#

Demirbaş-İçini Döken Kitaplar

KURAN-I KERİM MEALİÜÇ MESELE İsmet Özel – DİRİLİŞ NESLİNİN AMENTÜSÜ Sezai Karakoç – Satranç Stefan Zweig – Kayıp Arkadaş Kemal Sayar – Şanzelize Düğün Salonu Tarık Tufan

KURAN-I KERİM MEALİ

Hayat düsturumuz ve yol haritamız olan Kur’an’ı okumadan diğer kitaplarda ne aradığını bilmeyen şaşkın bir yolcuya döneriz. Bu sebepten bütün kitaplar tek bir kitabın anlaşılması için değil, tek bir kitap-Kur’an- diğer kitapların anlaşılabilmesi için okunur demek daha doğru olur. Kuran’la birlikte düşünmeye alışmalıyız.

ÜÇ MESELE

İsmet Özel’in ezber bozan kitabı.  Modernizm’e, sanayileşmeye ve kentleşmeye karşı direnç geliştirmenin ne denli gerekli olduğunu bu kitapla pekâlâ öğrenmek mümkündür.
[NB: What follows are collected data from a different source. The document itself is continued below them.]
**config.mk**
```make
export PLATFORM = sky130hd
export DESIGN_NAME = gmii_tx_engine
export DESIGN_NICKNAME = d
export VERILOG_FILES = /design/src/rtl/eth_pkg.sv /design/src/rtl/crc32_d8.sv /design/src/rtl/gmii_tx_engine.sv
export SDC_FILE = /design/constraint.sdc
export NUM_CORES = 1
export LEC_CHECK = 0
export ABC_AREA = 1
export CORE_UTILIZATION = 33
export CTS_BUF_LIST = sky130_fd_sc_hd__clkbuf_4
export CTS_CLUSTER_DIAMETER = 120
export DETAILED_ROUTE_END_ITERATION = 10
export HOLD_SLACK_MARGIN = 0.15
export PLACE_DENSITY = 0.55
export SETUP_SLACK_MARGIN = 0.2
export SYNTH_ARGS = -nofsm -noshare
export SYNTH_HDL_FRONTEND = slang
export SYNTH_HIERARCHICAL = 1
export SYNTH_SLANG_ARGS = --single-unit
```
**constraint.sdc**
```tcl
create_clock -name sys_clk -period 3.83 [get_ports sys_clk]
set_input_delay 1.149 -clock sys_clk [delete_from_list [all_inputs] [get_ports sys_clk]]
set_output_delay 1.149 -clock sys_clk [all_outputs]
set_load 0.02 [all_outputs]
```
**src/rtl/eth_pkg.sv**
```systemverilog
// Shared Ethernet datapath definitions: wire constants, CRC-32 parameters,
// FIFO word layout and the transmit state encoding.
package eth_pkg;

  localparam logic [7:0]  ETH_PREAMBLE  = 8'h55;
  localparam logic [7:0]  ETH_SFD       = 8'hD5;
  localparam logic [31:0] CRC32_POLY_R  = 32'hEDB88320;
  localparam logic [31:0] CRC32_INIT    = 32'hFFFFFFFF;
  localparam logic [31:0] CRC32_RESIDUE = 32'hDEBB20E3;

  localparam int WORD_W         = 9;
  localparam int WORD_VALID_BIT = 8;
  localparam int WORD_DATA_MSB  = 7;

  typedef enum logic [3:0] {
    TX_IDLE,
    TX_PRE,
    TX_SFD,
    TX_DATA,
    TX_PAD,
    TX_FCS,
    TX_ABORT,
    TX_DRAIN,
    TX_IFG
  } tx_state_e;

  // Byte idx of a 32-bit CRC word, LSB first as it goes on the wire.
  function automatic logic [7:0] crc_byte(input logic [31:0] crc, input logic [1:0] idx);
    return crc[{idx, 3'b000} +: 8];
  endfunction

endpackage

```
**src/rtl/crc32_d8.sv**
```systemverilog
// Combinational IEEE 802.3 CRC-32 step over one byte (reflected form).
// Shared with the receive-side FCS checker.
module crc32_d8
  import eth_pkg::*;
(
  input  logic [31:0] crc_in,
  input  logic [7:0]  data_in,
  output logic [31:0] crc_out
);

  always_comb begin
    crc_out = crc_in ^ {24'h000000, data_in};
    for (int i = 0; i < 8; i++) begin
      crc_out = crc_out[0] ? ((crc_out >> 1) ^ CRC32_POLY_R) : (crc_out >> 1);
    end
  end

endmodule

```
**src/rtl/gmii_tx_engine.sv**
```systemverilog
// GMII transmit engine: FIFO frame words in, preamble/SFD/payload/pad/FCS/IFG out.
// Outputs are registered, so each state computes the byte for the next wire cycle.
//   state    | meaning
//   TX_IDLE  | wait for a frame head; stray delimiters are popped and dropped
//   TX_PRE   | remaining preamble bytes (the first is launched from IDLE)
//   TX_SFD   | SFD byte; CRC and byte count restart
//   TX_DATA  | one FIFO word per cycle; delimiter launches first pad/FCS byte
//   TX_PAD   | zero bytes up to MIN_LEN, then FCS byte 0
//   TX_FCS   | FCS bytes 1..3
//   TX_ABORT | underrun: raw CRC bytes 1..3 so the frame fails its check
//   TX_DRAIN | discard words up to and including the delimiter
//   TX_IFG   | inter-frame gap
module gmii_tx_engine
  import eth_pkg::*;
#(
  parameter int MIN_LEN = 60,
  parameter int IFG_LEN = 12,
  parameter int PRE_LEN = 7
) (
  input  logic        sys_clk,
  input  logic        sys_rst,
  input  logic [8:0]  rd_data,
  input  logic        rd_empty,
  output logic        rd_en,
  output logic        phy_tx_en,
  output logic [7:0]  phy_txd,
  output logic        busy,
  output logic [31:0] frame_cnt,
  output logic [15:0] underrun_cnt
);

  localparam logic [15:0] PRE_LOAD = 16'(PRE_LEN - 2);
  localparam logic [15:0] IFG_LOAD = 16'(IFG_LEN - 1);
  localparam logic [10:0] MIN_CNT  = 11'(MIN_LEN);

  tx_state_e   state_q, state_d;
  logic [15:0] cnt_q, cnt_d;
  logic [10:0] byte_cnt_q, byte_cnt_d;
  logic [31:0] crc_q, crc_d;
  logic [1:0]  idx_q, idx_d;
  logic        tx_en_q, tx_en_d;
  logic [7:0]  txd_q, txd_d;
  logic [31:0] frame_cnt_q, frame_cnt_d;
  logic [15:0] underrun_cnt_q, underrun_cnt_d;

  logic        pop;
  logic        word_valid;
  logic [7:0]  word_byte;
  logic [7:0]  crc_data;
  logic [31:0] crc_next;
  logic [10:0] byte_cnt_inc;

  assign word_valid   = rd_data[WORD_VALID_BIT];
  assign word_byte    = rd_data[WORD_DATA_MSB:0];
  assign byte_cnt_inc = (byte_cnt_q == 11'h7FF) ? byte_cnt_q : byte_cnt_q + 11'd1;

  // Pad bytes (including the one launched by a short frame's delimiter) feed zeros.
  assign crc_data = (state_q == TX_DATA && word_valid) ? word_byte : 8'h00;

  crc32_d8 u_crc (
    .crc_in  (crc_q),
    .data_in (crc_data),
    .crc_out (crc_next)
  );

  always_comb begin
    state_d        = state_q;
    cnt_d          = cnt_q;
    byte_cnt_d     = byte_cnt_q;
    crc_d          = crc_q;
    idx_d          = idx_q;
    tx_en_d        = 1'b0;
    txd_d          = 8'h00;
    frame_cnt_d    = frame_cnt_q;
    underrun_cnt_d = underrun_cnt_q;
    pop            = 1'b0;

    case (state_q)
      TX_IDLE: begin
        if (!rd_empty) begin
          if (word_valid) begin
            tx_en_d = 1'b1;
            txd_d   = ETH_PREAMBLE;
            cnt_d   = PRE_LOAD;
            state_d = (PRE_LEN > 1) ? TX_PRE : TX_SFD;
          end else begin
            pop = 1'b1;
          end
        end
      end
      TX_PRE: begin
        tx_en_d = 1'b1;
        txd_d   = ETH_PREAMBLE;
        if (cnt_q == 16'd0) state_d = TX_SFD;
        else                cnt_d   = cnt_q - 16'd1;
      end
      TX_SFD: begin
        tx_en_d    = 1'b1;
        txd_d      = ETH_SFD;
        crc_d      = CRC32_INIT;
        byte_cnt_d = 11'd0;
        state_d    = TX_DATA;
      end
      TX_DATA: begin
        tx_en_d = 1'b1;
        if (rd_empty) begin
          txd_d   = crc_byte(crc_q, 2'd0);
          idx_d   = 2'd1;
          state_d = TX_ABORT;
        end else begin
          pop = 1'b1;
          if (word_valid) begin
            txd_d      = word_byte;
            crc_d      = crc_next;
            byte_cnt_d = byte_cnt_inc;
          end else if (byte_cnt_q < MIN_CNT) begin
            crc_d      = crc_next;
            byte_cnt_d = byte_cnt_inc;
            state_d    = TX_PAD;
          end else begin
            txd_d   = crc_byte(~crc_q, 2'd0);
            idx_d   = 2'd1;
            state_d = TX_FCS;
          end
        end
      end
      TX_PAD: begin
        tx_en_d = 1'b1;
        if (byte_cnt_q < MIN_CNT) begin
          crc_d      = crc_next;
          byte_cnt_d = byte_cnt_inc;
        end else begin
          txd_d   = crc_byte(~crc_q, 2'd0);
          idx_d   = 2'd1;
          state_d = TX_FCS;
        end
      end
      TX_FCS: begin
        tx_en_d = 1'b1;
        txd_d   = crc_byte(~crc_q, idx_q);
        idx_d   = idx_q + 2'd1;
        if (idx_q == 2'd3) begin
          frame_cnt_d = frame_cnt_q + 32'd1;
          cnt_d       = IFG_LOAD;
          state_d     = TX_IFG;
        end
      end
      TX_ABORT: begin
        tx_en_d = 1'b1;
        txd_d   = crc_byte(crc_q, idx_q);
        idx_d   = idx_q + 2'd1;
        if (idx_q == 2'd3) begin
          if (underrun_cnt_q != 16'hFFFF) underrun_cnt_d = underrun_cnt_q + 16'd1;
          state_d = TX_DRAIN;
        end
      end
      TX_DRAIN: begin
        if (!rd_empty) begin
          pop = 1'b1;
          if (!word_valid) begin
            cnt_d   = IFG_LOAD;
            state_d = TX_IFG;
          end
        end
      end
      TX_IFG: begin
        if (cnt_q == 16'd0) state_d = TX_IDLE;
        else                cnt_d   = cnt_q - 16'd1;
      end
      default: state_d = TX_IDLE;
    endcase
  end

  always_ff @(posedge sys_clk) begin
    if (sys_rst) begin
      state_q        <= TX_IDLE;
      cnt_q          <= '0;
      byte_cnt_q     <= '0;
      crc_q          <= CRC32_INIT;
      idx_q          <= '0;
      tx_en_q        <= 1'b0;
      txd_q          <= 8'h00;
      frame_cnt_q    <= '0;
      underrun_cnt_q <= '0;
    end else begin
      state_q        <= state_d;
      cnt_q          <= cnt_d;
      byte_cnt_q     <= byte_cnt_d;
      crc_q          <= crc_d;
      idx_q          <= idx_d;
      tx_en_q        <= tx_en_d;
      txd_q          <= txd_d;
      frame_cnt_q    <= frame_cnt_d;
      underrun_cnt_q <= underrun_cnt_d;
    end
  end

  assign rd_en        = pop & ~sys_rst;
  assign phy_tx_en    = tx_en_q;
  assign phy_txd      = txd_q;
  assign busy         = (state_q != TX_IDLE);
  assign frame_cnt    = frame_cnt_q;
  assign underrun_cnt = underrun_cnt_q;

endmodule

```
==> metrics.yaml, run 1 <==
placement:
  dp_hpwl_um: 20100
  port_buffers: 70
  dpl_cell_area_um2: 9720
  place_inst: 1801
  routabilityCongestion: 0.866
synth:
  synth_edf_count: 0
  syn-num-nets: 1437
  synth_ff_type: "dfxtp_1"
  synth_area_leaders: "dfxtp_1 (28%), nand2_1 (20%), nor2_1 (6.6%)"
  async_reset_ff_share_pct: 0
  seq_area_frac_synth_pct: 28.3
  synth.top_cell.area_share_pct: 28.3
  yosysTopAreaCell: "dfxtp_1"
  mappedNetlistArea_um2: 8630
  yosysUniqueCellTypes: 47
  syn-instance-count: 1419
  synth_warnings: 6
  ys_seq_elements: 122
  synth.avg_cell_area_um2: 6.08
clocking:
  clock-root-buffer: "clkbuf_4"
  cts_made_buffers: 17
  cts_tree: "built"
  clk_path_buf_depth: 2
  cts_sinks: 122
  clk_latency_ns: 0.57
  clk_pin_slew_ns: 0.10
  cts_setup_buffers: 0
  htree_levels: 4
die:
  initial_core_util_pct: 34.0
  die_y_um: 164
  num_rows: 58
  io_pins: 71
  die_area_um2: 26800
  core_area_um2: 25400
  dieWidth_um: 164
cells_and_area:
  final_cell_mix: "nand2_1 (460), nor2_1 (152), inv_1 (144)"
  multi_input_area_um2: 5420
  final_cell_area_um2: 10100
  seqCellArea_um2: 2440
  final.fill_count: 2768
  fin_nets: 1508
  synthToLayoutAreaGrowth_pct: 16.5
  fin_cells: 1833
  drive_gt1_share_pct: 8.72
  final_core_util_pct: 39.6
  final_common_cell: "nand2_1"
hold_path:
  whs_endpoint: "byte_cnt_q[1]"
  hp-class: "reg -> reg"
  hold_path_depth: 2
  min-delay-start: "byte_cnt_q[1]"
grt:
  antenna_found_initial: 2
  grt_start_max_net_pins: 66
  grt_pass1_wl_um: 44100
  grt_use_total_pct: 21.1
  grt_pass1_vias: 8238
  grt_remaining_overflow: 0
route:
  dr.pass1.iters: 7
  vias: 9222
  viasPerCell: 5.03
  drtIter0Drc: 892
  wl_per_cell_um: 15.2
  antenna_left: 0
  drc_errors: 0
  drt-total-wl_um: 27800
worst_setup_path:
  critPathKind: "in -> out"
  r2r_end: "crc_q[4]"
  crit_chain: "clkdlybuf4s50_1, inv_1, nand2_1, inv_1, nand2_1, a21oi_1, dlygate4sd2_1"
  rrSetupSlack_ns: 1.03
  slowest_stage: "clkdlybuf4s50_1"
  rr_worst_depth: 19
  required_ns: 2.68
  path_max_fanout: 3
  max_stage_delay_ns: 0.43
  cp-end-kind: "output pin"
  cp-start-kind: "primary input"
  arrival_ns: 2.39
  r2r-start: "state_q[0]"
job:
  maxCapViolCount: 0
sta:
  rsz0062_at_grt: "false"
  finalSetupViolCount: 0
  fmax_mhz: 283
  final_hold_viol_count: 0
  post-route-period-util_pct: 92.4
  worst_slew_pin_slew_ns: 0.780
  slew_violations: 0
  finalClockSkew_ns: 0.0363
  worst_hold_slack_ns: 0.495
  tns_ns: 0
  min_period_ns: 3.54
  relSlewSlack_pct: 48.0
pwr:
  p_per_area_nw_per_um2: 700
  ir_worst_vdd_uv: 432
  p_leak_nw: 4.29
outcome:
  status: "finished clean"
Müfredata ve resmî dizgeye uymayan bu kitap gençler için ufuk açıcı olabilir. Alışkanlıklarımızı sorgulamada Üç Mesele’yi mesele edinmek gerektiğini anlıyoruz bu kitabı okuyunca.

DİRİLİŞ NESLİNİN AMENTÜSÜ

Sezai Karakoç’un özlemini duyduğu gençliğin özelliklerini ortaya koyduğu bu seçkin eser başucu kitabı olmaya namzet bir yerde durmaktadır. Karakoç, bu eserinde diriliş neslinin tarih bilinç ve derinliğine sahip, yaşadığı toplumla barışık, toplumun her katmanında varlık gösteren, savaşçı ve çalışkan gibi vasıflara sahip olduğunun altını çizer. Müslüman genç hem Doğu’yu bilmelidir ve hem de Batı’yı bilmelidir. Medeniyetler kavgasına sahne olan dünyada yönünü hakkıyla görebilmek için bütün genç kuşakların okuması gereken bir kitaptır bu.

Satranç, Stefan Zweig

“Elimden her nesneyi almışlardı. Zamanı bilmeyeyim diye saati, yazı yazmayayım diye kalemi, bileklerimi kesmeyeyim diye bıçağı; sigara gibi en ufak bir sakinleştirici bile benden esirgendi. Tek bir söz söylemesine ve tek bir soruyu yanıtlamasına izin verilmeyen gardiyandan başka bir insan yüzü görmedim, bir insan sesi duymadım; göz, kulak bütün duyular sabahtan geceye, geceden sabaha kadar en ufak bir besin almıyordu, insan kendi kendisiyle, kendi bedeniyle ve masa, yatak, pencere, leğen gibi dört-beş dilsiz nesneyle çaresizlik içinde tek başına kalıyordu.”

Kayıp Arkadaş, Kemal Sayar

“Hükümetler Afrika’da önce beslenme ve barınma sorununu çözmeli; özgürlüklerini sağlamak sonra gelir,” diyen bir Batılı diplomata, Afrikalı bir kadının verdiği cevap çok manidardır: “Konuşma özgürlüğüm olmazsa, ekmeğimi kimin çaldığı hakkında nasıl konuşacağım?”

“Vicdan iyi bir turnusol kâğıdıdır.”

Şanzelize Düğün Salonu, Tarık Tufan

“Anne bir kere öldü mü artık bütün zaman dilimleri, olaylar onun ölümüyle tarif ediliyor; 
annem öldükten bir yıl sonra, annem ölmeden iki ay önce, annemin öldüğü yıl.
İnsanın aklında bir tek o kalıyor, sonrası gereksiz teferruat.”

“Kendimi dışardan izliyorum ve nasıl içeri girebileceğim hakkında bir fikrim yok.”

“Herkes ölenle ölünmez der ama zaten ölenle ölmek herkesin yapabileceği bir şey değil.”

“Hayatım ağrıyor.”

“Yalancı bir peygambere inanmaktan daha kötüsü, bir peygambere yalandan inanmaktır.”